What to do:
Scan the records below. Copy every line in which the word "asynchronous" appears.

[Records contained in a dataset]
◇ ◇ ◇ ◇ ◇

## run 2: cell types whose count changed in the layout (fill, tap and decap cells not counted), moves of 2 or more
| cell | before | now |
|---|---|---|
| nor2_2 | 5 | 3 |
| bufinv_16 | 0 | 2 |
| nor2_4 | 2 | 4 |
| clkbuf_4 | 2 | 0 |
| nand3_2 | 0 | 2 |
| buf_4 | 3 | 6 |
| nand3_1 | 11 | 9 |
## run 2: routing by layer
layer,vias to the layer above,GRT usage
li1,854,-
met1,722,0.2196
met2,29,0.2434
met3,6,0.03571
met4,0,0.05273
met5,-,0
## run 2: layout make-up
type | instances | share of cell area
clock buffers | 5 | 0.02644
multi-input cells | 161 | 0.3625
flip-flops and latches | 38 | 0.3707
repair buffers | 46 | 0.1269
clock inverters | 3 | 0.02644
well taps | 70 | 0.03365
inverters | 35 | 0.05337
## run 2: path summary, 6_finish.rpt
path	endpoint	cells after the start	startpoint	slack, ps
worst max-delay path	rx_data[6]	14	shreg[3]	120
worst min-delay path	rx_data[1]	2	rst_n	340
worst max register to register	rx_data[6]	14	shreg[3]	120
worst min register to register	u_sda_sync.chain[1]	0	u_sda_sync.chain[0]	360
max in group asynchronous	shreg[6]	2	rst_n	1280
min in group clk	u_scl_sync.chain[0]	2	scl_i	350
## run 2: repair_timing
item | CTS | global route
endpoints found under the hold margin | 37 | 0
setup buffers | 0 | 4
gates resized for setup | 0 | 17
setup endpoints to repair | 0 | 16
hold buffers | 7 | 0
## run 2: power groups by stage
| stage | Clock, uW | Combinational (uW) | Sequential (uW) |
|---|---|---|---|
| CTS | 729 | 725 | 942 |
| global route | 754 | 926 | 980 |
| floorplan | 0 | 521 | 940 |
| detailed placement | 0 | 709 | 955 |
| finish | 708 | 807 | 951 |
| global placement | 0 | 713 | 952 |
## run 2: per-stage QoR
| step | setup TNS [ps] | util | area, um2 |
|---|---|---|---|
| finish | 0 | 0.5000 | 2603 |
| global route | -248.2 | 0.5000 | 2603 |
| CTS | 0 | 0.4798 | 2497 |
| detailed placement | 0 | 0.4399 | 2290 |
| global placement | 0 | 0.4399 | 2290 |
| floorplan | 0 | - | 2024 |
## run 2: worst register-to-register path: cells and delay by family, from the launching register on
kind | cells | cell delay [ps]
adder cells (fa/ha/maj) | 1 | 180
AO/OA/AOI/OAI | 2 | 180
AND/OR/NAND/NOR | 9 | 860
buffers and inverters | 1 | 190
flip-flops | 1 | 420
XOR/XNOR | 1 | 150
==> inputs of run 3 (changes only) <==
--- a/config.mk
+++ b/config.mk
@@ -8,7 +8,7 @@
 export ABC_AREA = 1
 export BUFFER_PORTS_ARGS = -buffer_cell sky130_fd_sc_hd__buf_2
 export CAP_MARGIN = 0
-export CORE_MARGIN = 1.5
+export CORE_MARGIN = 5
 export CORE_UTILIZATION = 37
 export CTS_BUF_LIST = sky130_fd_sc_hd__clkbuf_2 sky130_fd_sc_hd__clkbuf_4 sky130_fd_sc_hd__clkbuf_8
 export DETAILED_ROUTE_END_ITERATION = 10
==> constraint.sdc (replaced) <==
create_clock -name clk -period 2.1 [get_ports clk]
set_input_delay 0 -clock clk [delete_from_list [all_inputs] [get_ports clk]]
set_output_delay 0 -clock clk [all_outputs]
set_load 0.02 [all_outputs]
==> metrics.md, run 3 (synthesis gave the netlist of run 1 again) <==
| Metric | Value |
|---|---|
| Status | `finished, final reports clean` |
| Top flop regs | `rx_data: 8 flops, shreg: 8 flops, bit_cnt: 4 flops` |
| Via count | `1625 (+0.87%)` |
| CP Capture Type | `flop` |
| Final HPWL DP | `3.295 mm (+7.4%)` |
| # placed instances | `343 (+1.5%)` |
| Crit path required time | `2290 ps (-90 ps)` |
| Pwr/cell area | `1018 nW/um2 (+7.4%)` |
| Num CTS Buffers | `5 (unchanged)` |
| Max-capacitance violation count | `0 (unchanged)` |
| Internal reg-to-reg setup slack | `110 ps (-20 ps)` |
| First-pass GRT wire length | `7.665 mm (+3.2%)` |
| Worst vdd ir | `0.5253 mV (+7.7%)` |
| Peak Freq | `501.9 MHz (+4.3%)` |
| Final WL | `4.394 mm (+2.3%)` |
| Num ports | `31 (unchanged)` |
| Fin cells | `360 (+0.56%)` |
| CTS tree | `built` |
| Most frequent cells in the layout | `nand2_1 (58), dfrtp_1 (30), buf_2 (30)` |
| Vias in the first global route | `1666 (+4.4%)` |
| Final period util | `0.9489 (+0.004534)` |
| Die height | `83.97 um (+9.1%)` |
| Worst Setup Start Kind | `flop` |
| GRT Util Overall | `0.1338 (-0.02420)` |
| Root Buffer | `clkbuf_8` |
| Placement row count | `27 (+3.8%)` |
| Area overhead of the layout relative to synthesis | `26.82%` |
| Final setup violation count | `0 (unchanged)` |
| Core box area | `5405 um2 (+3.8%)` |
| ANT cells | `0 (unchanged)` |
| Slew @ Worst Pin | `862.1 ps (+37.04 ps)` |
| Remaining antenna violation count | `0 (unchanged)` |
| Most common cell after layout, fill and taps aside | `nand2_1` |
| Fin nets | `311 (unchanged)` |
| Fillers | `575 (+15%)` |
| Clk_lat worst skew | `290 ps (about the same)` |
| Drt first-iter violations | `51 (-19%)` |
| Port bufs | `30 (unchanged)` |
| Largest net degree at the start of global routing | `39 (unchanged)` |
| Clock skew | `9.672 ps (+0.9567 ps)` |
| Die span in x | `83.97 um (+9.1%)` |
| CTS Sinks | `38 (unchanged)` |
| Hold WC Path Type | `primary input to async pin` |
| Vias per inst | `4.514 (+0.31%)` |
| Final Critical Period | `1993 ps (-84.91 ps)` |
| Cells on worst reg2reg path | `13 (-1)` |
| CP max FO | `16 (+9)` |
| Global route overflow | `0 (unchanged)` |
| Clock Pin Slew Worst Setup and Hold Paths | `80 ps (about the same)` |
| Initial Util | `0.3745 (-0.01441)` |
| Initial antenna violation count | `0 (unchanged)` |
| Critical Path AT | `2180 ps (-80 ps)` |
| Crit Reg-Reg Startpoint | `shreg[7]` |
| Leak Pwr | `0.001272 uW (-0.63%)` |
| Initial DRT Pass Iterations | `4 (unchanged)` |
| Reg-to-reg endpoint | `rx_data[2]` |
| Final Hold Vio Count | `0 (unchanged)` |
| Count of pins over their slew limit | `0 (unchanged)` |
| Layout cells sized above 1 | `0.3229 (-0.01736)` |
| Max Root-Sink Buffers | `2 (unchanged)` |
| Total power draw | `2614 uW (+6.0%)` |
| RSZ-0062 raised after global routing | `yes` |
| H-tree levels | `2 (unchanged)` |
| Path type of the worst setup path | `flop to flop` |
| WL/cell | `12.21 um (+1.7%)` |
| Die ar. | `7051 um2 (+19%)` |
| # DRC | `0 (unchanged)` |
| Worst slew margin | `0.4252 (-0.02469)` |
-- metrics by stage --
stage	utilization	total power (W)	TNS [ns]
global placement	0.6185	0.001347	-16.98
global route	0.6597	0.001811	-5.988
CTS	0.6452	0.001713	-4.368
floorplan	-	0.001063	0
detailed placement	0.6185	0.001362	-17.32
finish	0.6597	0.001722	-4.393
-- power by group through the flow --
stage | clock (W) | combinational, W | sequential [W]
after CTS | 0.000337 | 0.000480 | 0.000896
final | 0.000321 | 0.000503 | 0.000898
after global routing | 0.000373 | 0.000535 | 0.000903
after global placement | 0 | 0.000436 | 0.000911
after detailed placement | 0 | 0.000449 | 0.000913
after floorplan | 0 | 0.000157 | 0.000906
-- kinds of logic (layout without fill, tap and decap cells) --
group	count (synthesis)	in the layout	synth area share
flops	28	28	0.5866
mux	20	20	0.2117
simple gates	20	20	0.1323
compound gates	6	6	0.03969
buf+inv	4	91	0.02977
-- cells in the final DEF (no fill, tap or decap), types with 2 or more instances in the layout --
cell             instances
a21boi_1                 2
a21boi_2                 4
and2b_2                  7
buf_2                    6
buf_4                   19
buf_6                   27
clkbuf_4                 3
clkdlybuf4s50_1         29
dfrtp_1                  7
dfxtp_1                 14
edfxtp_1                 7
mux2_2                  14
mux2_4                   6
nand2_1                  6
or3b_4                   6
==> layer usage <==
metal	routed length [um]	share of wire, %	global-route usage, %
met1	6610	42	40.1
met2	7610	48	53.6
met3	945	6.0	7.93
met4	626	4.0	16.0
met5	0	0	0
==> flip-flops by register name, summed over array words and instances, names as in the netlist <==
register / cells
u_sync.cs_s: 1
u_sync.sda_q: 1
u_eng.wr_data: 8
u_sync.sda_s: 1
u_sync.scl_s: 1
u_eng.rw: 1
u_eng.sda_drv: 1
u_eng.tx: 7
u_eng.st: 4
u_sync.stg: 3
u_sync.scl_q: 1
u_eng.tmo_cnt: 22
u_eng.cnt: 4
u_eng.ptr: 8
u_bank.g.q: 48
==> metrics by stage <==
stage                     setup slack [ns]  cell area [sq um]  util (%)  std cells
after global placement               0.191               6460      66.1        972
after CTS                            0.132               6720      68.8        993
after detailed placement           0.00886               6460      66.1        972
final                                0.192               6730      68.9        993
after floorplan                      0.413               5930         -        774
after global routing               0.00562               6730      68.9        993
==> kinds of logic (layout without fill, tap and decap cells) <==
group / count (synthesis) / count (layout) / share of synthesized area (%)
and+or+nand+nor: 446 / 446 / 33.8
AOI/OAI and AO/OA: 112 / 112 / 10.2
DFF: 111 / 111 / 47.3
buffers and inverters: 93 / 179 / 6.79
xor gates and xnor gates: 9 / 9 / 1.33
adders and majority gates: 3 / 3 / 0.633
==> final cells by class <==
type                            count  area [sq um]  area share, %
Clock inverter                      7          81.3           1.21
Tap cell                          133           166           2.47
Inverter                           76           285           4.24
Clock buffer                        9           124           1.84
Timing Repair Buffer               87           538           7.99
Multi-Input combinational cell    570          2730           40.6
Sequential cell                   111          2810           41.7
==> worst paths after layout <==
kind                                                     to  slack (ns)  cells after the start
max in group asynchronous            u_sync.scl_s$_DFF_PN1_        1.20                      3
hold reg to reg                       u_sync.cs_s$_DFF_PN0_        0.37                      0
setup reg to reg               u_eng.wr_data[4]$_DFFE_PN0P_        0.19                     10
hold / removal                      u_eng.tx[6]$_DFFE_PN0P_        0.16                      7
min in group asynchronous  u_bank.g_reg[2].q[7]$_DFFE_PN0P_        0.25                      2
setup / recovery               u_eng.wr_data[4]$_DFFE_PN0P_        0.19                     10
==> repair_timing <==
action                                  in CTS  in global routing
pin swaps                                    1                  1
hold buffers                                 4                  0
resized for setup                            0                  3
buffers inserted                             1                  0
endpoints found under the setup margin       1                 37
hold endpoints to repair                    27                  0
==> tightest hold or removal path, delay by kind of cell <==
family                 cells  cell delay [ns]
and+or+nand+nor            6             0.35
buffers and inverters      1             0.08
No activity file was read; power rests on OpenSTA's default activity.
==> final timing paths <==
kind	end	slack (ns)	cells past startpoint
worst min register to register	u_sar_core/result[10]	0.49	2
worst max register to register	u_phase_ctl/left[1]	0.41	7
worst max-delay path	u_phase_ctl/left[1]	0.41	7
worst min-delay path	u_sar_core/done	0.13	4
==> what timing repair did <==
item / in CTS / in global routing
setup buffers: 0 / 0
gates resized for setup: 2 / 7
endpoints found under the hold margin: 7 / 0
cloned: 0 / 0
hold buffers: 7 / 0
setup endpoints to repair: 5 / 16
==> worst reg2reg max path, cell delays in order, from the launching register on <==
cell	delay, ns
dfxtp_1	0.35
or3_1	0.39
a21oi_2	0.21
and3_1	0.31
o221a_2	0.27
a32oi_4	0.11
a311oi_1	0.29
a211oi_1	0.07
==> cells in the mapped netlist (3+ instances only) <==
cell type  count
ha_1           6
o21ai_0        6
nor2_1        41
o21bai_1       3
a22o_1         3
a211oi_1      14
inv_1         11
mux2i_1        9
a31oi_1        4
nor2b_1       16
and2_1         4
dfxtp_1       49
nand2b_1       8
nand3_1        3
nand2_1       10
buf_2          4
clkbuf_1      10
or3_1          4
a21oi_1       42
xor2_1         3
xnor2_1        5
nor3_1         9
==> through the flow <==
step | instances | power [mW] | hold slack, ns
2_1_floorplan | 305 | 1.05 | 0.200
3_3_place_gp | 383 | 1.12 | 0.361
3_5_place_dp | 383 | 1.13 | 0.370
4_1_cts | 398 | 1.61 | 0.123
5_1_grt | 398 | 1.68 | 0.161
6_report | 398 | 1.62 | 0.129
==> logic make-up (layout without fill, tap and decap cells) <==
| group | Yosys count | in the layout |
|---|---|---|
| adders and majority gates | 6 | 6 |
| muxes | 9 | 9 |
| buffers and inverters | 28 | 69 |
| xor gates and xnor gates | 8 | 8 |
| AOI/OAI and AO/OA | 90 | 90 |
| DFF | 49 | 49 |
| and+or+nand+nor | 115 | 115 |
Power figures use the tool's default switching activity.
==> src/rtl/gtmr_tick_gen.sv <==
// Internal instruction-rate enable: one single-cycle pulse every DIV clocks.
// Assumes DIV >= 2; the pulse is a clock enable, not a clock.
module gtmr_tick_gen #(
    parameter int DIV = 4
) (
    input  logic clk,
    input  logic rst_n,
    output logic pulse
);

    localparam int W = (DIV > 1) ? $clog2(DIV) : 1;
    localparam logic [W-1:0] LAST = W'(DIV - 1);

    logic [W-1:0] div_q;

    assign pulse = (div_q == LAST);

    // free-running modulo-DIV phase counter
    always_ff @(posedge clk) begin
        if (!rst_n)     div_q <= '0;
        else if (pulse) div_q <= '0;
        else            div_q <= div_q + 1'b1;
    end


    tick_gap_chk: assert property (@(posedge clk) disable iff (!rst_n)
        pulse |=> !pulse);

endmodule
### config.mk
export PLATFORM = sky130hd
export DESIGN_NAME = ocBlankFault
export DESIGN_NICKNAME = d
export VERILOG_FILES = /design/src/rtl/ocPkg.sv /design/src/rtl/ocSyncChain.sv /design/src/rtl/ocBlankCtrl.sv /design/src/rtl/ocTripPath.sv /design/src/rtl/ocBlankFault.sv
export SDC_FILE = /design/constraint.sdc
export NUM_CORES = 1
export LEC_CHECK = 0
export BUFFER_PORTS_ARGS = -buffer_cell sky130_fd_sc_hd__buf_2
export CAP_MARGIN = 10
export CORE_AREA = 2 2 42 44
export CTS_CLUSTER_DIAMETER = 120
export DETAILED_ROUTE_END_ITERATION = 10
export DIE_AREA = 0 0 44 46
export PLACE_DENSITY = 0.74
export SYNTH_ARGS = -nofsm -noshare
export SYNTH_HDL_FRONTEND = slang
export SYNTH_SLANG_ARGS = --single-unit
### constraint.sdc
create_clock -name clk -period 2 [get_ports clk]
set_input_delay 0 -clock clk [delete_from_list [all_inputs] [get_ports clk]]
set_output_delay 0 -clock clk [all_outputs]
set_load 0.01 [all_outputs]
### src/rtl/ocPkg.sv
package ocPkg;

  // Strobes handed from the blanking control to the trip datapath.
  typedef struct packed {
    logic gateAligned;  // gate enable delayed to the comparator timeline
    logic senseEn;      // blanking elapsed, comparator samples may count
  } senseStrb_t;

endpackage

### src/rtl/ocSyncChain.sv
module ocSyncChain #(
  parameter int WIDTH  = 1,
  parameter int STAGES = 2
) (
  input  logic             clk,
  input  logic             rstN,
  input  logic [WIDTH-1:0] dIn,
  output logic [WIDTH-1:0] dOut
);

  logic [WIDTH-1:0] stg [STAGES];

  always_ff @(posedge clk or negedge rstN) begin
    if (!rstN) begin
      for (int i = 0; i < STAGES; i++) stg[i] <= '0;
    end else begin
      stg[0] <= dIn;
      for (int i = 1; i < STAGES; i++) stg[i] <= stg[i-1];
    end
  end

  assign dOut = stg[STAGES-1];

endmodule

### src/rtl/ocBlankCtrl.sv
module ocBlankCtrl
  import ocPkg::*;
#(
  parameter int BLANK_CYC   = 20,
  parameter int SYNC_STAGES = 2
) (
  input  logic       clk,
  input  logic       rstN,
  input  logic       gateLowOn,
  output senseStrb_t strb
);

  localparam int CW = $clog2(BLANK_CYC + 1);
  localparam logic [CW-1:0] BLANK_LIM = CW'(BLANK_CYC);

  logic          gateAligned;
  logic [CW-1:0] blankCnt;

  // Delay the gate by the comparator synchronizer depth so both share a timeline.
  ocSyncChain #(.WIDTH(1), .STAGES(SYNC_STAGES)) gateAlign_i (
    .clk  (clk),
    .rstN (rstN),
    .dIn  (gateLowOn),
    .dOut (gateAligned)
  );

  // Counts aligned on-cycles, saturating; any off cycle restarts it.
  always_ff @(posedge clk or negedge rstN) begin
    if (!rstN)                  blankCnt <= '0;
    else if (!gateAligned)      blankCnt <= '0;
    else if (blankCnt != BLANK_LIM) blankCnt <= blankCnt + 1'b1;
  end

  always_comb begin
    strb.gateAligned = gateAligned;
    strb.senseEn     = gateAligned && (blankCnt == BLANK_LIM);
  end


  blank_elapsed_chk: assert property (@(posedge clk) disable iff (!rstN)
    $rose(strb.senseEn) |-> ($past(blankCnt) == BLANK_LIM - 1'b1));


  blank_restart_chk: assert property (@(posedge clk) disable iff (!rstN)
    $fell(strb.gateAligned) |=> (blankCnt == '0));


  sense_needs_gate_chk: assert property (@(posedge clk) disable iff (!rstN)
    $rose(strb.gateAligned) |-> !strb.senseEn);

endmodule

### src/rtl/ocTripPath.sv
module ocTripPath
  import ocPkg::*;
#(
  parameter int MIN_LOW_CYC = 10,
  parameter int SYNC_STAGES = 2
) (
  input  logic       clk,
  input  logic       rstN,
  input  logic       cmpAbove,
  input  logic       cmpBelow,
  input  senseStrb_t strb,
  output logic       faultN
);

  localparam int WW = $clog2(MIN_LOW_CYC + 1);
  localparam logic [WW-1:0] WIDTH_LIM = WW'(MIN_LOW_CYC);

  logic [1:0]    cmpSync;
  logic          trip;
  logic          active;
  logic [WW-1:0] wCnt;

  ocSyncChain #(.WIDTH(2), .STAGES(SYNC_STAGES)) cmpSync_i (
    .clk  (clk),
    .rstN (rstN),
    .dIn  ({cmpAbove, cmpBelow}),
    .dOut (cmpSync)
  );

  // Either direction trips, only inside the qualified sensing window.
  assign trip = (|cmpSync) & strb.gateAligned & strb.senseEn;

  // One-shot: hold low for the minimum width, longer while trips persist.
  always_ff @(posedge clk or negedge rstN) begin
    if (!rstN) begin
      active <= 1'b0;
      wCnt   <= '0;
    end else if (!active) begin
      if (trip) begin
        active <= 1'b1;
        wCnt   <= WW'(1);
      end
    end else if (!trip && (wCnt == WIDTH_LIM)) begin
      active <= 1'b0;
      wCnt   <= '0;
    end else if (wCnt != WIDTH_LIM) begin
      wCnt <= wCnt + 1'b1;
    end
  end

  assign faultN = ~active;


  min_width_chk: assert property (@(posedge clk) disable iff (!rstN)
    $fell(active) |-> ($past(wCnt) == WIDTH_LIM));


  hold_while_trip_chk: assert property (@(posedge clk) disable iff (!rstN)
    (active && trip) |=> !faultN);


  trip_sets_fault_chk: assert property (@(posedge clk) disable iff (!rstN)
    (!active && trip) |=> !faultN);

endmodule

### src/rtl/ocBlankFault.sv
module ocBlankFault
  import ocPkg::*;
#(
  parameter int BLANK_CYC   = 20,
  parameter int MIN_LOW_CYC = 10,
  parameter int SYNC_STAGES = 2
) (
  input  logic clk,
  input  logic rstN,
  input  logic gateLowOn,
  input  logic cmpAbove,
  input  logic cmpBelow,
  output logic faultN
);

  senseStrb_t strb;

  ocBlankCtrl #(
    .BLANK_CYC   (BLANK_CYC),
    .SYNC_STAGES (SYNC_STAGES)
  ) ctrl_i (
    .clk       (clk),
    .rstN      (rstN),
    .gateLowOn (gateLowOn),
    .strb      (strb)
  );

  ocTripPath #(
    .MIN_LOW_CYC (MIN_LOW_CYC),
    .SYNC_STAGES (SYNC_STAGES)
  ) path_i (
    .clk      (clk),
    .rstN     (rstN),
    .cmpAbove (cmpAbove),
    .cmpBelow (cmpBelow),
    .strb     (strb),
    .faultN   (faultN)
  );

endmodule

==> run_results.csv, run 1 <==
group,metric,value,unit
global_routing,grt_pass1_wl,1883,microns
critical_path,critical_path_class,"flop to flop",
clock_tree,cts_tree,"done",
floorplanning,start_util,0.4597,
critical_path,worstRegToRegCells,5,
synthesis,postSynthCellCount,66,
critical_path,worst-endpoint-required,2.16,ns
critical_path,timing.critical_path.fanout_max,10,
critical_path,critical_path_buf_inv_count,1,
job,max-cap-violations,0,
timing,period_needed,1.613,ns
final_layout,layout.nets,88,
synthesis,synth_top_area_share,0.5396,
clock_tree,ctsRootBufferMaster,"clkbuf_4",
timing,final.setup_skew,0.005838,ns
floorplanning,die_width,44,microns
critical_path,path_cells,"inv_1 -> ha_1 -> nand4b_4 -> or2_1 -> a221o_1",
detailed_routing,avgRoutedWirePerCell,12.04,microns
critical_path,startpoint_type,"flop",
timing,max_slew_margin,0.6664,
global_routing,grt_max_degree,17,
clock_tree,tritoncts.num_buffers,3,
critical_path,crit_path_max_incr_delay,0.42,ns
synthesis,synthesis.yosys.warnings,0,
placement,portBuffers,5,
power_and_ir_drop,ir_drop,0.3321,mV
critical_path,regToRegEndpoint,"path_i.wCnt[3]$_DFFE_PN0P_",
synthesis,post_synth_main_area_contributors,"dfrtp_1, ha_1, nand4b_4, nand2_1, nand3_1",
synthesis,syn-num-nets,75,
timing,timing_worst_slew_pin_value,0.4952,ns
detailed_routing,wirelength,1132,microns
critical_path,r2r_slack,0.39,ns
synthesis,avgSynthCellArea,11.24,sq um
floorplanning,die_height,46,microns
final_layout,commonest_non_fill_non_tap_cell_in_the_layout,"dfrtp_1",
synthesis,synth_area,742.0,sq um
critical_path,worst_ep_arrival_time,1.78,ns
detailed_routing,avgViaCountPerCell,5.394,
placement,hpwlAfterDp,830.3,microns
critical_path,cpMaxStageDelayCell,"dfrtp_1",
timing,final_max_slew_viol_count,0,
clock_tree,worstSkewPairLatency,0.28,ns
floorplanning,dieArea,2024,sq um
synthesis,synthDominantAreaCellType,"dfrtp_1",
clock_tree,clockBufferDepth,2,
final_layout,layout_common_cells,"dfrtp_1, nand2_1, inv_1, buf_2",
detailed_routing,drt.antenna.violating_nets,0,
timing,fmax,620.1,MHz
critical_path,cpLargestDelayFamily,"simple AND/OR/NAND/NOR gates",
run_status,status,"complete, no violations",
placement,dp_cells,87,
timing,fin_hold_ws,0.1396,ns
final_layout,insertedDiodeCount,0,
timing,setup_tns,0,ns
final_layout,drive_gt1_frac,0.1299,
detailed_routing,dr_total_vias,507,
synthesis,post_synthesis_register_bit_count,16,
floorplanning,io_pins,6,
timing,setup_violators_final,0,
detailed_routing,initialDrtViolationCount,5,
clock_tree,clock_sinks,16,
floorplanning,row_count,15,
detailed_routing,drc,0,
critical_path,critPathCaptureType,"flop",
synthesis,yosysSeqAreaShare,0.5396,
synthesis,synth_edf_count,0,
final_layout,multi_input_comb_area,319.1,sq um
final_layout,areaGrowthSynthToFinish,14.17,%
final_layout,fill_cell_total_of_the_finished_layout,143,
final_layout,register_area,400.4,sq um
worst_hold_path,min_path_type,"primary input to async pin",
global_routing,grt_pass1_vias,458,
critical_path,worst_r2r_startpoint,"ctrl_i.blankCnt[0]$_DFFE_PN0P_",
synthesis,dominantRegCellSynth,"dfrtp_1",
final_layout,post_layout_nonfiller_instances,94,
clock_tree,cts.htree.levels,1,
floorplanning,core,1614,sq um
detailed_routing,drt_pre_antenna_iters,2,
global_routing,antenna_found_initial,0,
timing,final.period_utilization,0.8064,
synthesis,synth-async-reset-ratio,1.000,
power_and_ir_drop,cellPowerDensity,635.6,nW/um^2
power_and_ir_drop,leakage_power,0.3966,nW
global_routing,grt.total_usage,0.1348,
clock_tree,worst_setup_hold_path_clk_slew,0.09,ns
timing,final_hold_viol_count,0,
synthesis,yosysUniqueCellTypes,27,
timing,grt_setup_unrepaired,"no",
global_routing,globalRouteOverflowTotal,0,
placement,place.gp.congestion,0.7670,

◇ ◇ ◇ ◇ ◇

Exercise solution:
max in group asynchronous	shreg[6]	2	rst_n	1280
max in group asynchronous            u_sync.scl_s$_DFF_PN1_        1.20                      3
min in group asynchronous  u_bank.g_reg[2].q[7]$_DFFE_PN0P_        0.25                      2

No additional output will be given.